═══ SUPPLIED DATA

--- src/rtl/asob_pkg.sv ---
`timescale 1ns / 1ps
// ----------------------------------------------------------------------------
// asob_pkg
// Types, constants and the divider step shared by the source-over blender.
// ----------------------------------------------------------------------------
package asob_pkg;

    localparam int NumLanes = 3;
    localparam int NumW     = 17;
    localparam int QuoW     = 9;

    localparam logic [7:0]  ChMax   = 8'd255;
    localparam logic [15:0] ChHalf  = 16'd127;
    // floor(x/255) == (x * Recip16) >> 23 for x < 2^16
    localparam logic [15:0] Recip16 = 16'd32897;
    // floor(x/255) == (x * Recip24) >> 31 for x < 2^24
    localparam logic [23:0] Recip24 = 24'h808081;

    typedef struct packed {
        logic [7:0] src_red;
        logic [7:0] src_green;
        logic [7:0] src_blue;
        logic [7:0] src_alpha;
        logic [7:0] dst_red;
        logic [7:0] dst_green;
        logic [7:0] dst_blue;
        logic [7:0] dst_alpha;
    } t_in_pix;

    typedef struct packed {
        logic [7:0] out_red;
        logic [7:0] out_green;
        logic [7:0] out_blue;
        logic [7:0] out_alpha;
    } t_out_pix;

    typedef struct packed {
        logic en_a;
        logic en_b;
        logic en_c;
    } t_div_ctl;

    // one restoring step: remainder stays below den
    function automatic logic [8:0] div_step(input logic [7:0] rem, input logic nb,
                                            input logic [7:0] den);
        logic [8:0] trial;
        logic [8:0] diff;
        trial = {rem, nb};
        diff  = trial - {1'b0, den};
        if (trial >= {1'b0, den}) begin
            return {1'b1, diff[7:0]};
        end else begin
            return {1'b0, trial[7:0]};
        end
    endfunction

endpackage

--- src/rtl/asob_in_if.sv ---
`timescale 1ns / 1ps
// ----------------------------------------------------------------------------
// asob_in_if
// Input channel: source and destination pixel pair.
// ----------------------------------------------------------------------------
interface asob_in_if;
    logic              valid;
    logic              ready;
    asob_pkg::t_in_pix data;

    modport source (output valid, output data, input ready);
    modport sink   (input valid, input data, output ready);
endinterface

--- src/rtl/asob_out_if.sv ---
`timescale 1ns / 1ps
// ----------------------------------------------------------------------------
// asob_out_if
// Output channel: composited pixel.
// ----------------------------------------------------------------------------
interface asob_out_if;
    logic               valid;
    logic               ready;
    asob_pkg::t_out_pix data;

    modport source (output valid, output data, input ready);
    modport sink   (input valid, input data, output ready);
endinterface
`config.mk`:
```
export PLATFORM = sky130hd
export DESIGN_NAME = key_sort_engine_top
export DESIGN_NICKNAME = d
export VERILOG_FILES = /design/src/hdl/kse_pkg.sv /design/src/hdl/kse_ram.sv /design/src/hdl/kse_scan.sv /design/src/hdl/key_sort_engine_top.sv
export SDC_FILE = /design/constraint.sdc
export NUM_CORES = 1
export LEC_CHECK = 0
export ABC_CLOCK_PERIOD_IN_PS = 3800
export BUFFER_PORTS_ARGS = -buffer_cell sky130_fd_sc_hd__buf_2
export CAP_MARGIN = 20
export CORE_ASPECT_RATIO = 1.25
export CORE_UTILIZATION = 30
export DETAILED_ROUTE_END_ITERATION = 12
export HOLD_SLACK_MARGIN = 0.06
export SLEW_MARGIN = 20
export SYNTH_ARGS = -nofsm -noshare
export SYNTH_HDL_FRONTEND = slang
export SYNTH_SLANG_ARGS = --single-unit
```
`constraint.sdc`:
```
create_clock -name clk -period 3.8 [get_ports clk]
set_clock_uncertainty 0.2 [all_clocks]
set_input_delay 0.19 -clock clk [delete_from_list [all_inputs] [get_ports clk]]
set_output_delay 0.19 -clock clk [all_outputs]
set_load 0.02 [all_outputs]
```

══════

REQUIRED ACTION: In full and without error, transcribe each of the entries.

EXPECTED OUTPUT:
--- src/rtl/asob_pkg.sv ---
`timescale 1ns / 1ps
// ----------------------------------------------------------------------------
// asob_pkg
// Types, constants and the divider step shared by the source-over blender.
// ----------------------------------------------------------------------------
package asob_pkg;

    localparam int NumLanes = 3;
    localparam int NumW     = 17;
    localparam int QuoW     = 9;

    localparam logic [7:0]  ChMax   = 8'd255;
    localparam logic [15:0] ChHalf  = 16'd127;
    // floor(x/255) == (x * Recip16) >> 23 for x < 2^16
    localparam logic [15:0] Recip16 = 16'd32897;
    // floor(x/255) == (x * Recip24) >> 31 for x < 2^24
    localparam logic [23:0] Recip24 = 24'h808081;

    typedef struct packed {
        logic [7:0] src_red;
        logic [7:0] src_green;
        logic [7:0] src_blue;
        logic [7:0] src_alpha;
        logic [7:0] dst_red;
        logic [7:0] dst_green;
        logic [7:0] dst_blue;
        logic [7:0] dst_alpha;
    } t_in_pix;

    typedef struct packed {
        logic [7:0] out_red;
        logic [7:0] out_green;
        logic [7:0] out_blue;
        logic [7:0] out_alpha;
    } t_out_pix;

    typedef struct packed {
        logic en_a;
        logic en_b;
        logic en_c;
    } t_div_ctl;

    // one restoring step: remainder stays below den
    function automatic logic [8:0] div_step(input logic [7:0] rem, input logic nb,
                                            input logic [7:0] den);
        logic [8:0] trial;
        logic [8:0] diff;
        trial = {rem, nb};
        diff  = trial - {1'b0, den};
        if (trial >= {1'b0, den}) begin
            return {1'b1, diff[7:0]};
        end else begin
            return {1'b0, trial[7:0]};
        end
    endfunction

endpackage

--- src/rtl/asob_in_if.sv ---
`timescale 1ns / 1ps
// ----------------------------------------------------------------------------
// asob_in_if
// Input channel: source and destination pixel pair.
// ----------------------------------------------------------------------------
interface asob_in_if;
    logic              valid;
    logic              ready;
    asob_pkg::t_in_pix data;

    modport source (output valid, output data, input ready);
    modport sink   (input valid, input data, output ready);
endinterface

--- src/rtl/asob_out_if.sv ---
`timescale 1ns / 1ps
// ----------------------------------------------------------------------------
// asob_out_if
// Output channel: composited pixel.
// ----------------------------------------------------------------------------
interface asob_out_if;
    logic               valid;
    logic               ready;
    asob_pkg::t_out_pix data;

    modport source (output valid, output data, input ready);
    modport sink   (input valid, input data, output ready);
endinterface
`config.mk`:
```
export PLATFORM = sky130hd
export DESIGN_NAME = key_sort_engine_top
export DESIGN_NICKNAME = d
export VERILOG_FILES = /design/src/hdl/kse_pkg.sv /design/src/hdl/kse_ram.sv /design/src/hdl/kse_scan.sv /design/src/hdl/key_sort_engine_top.sv
export SDC_FILE = /design/constraint.sdc
export NUM_CORES = 1
export LEC_CHECK = 0
export ABC_CLOCK_PERIOD_IN_PS = 3800
export BUFFER_PORTS_ARGS = -buffer_cell sky130_fd_sc_hd__buf_2
export CAP_MARGIN = 20
export CORE_ASPECT_RATIO = 1.25
export CORE_UTILIZATION = 30
export DETAILED_ROUTE_END_ITERATION = 12
export HOLD_SLACK_MARGIN = 0.06
export SLEW_MARGIN = 20
export SYNTH_ARGS = -nofsm -noshare
export SYNTH_HDL_FRONTEND = slang
export SYNTH_SLANG_ARGS = --single-unit
```
`constraint.sdc`:
```
create_clock -name clk -period 3.8 [get_ports clk]
set_clock_uncertainty 0.2 [all_clocks]
set_input_delay 0.19 -clock clk [delete_from_list [all_inputs] [get_ports clk]]
set_output_delay 0.19 -clock clk [all_outputs]
set_load 0.02 [all_outputs]
```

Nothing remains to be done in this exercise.